My question is, why does the identifier not have to be unique in this view's hierarchy though we assign unigue id in xml file..?

The android:id does not have to be unique in the XML file, either, though that is the way you write it, typically.

To understand why a widget ID does not need to be unique, consider the ListView. Let's say that we have a ListView with 8 rows. Each of those rows is created by inflating a layout XML resource (e.g., android.R.layout.simple_list_item_1). Each of those inflated rows are children of the ListView. Yet, since each of those rows is inflated from the same layout resource, each row's widgets have the same IDs as all the other rows.

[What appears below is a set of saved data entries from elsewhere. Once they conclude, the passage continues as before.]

===== config.mk =====
export PLATFORM = sky130hd
export DESIGN_NAME = drc_ctrl
export DESIGN_NICKNAME = d
export VERILOG_FILES = /design/src/sv/assert_macros.svh /design/src/sv/drc_pkg.sv /design/src/sv/drc_ctrl.sv
export SDC_FILE = /design/constraint.sdc
export NUM_CORES = 1
export LEC_CHECK = 0
export BUFFER_PORTS_ARGS = -buffer_cell sky130_fd_sc_hd__buf_2
export CAP_MARGIN = 40
export CORE_MARGIN = 2
export CORE_UTILIZATION = 35
export CTS_CLUSTER_SIZE = 40
export DETAILED_ROUTE_END_ITERATION = 8
export PLACE_DENSITY_LB_ADDON = 0.25
export SETUP_SLACK_MARGIN = 0.3
export SLEW_MARGIN = 20
export SYNTH_ARGS = -nofsm -noshare
export SYNTH_HDL_FRONTEND = slang
export SYNTH_SLANG_ARGS = --single-unit

===== constraint.sdc =====
create_clock -name clock -period 4.7 [get_ports clock]
set_input_delay 0.705 -clock clock [delete_from_list [all_inputs] [get_ports clock]]
set_output_delay 0.705 -clock clock [all_outputs]
set_load 0.005 [all_outputs]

This is not generally a problem. It does lead to one cardinal rule of Android development: always call findViewById() on something that will give you a unique result for the widget you seek. In this case, I do not want to call findViewById() on the ListView or the Activity to find a widget inside of one of the rows, as there will be 8 widgets all with the same ID, and I do not know which row's widget I will get back. Instead, I need to call findViewById() on the row, to get the particular widget from that specific row.

Solution 2:

IDs need not to be unique, you can use any positive integer you like, but in this case there can be some views with equivalent id's.

Also Like Romain Guy Said in this post:

findViewById() is a depth-first search algorithm; it will return the first view of the specified id it can find.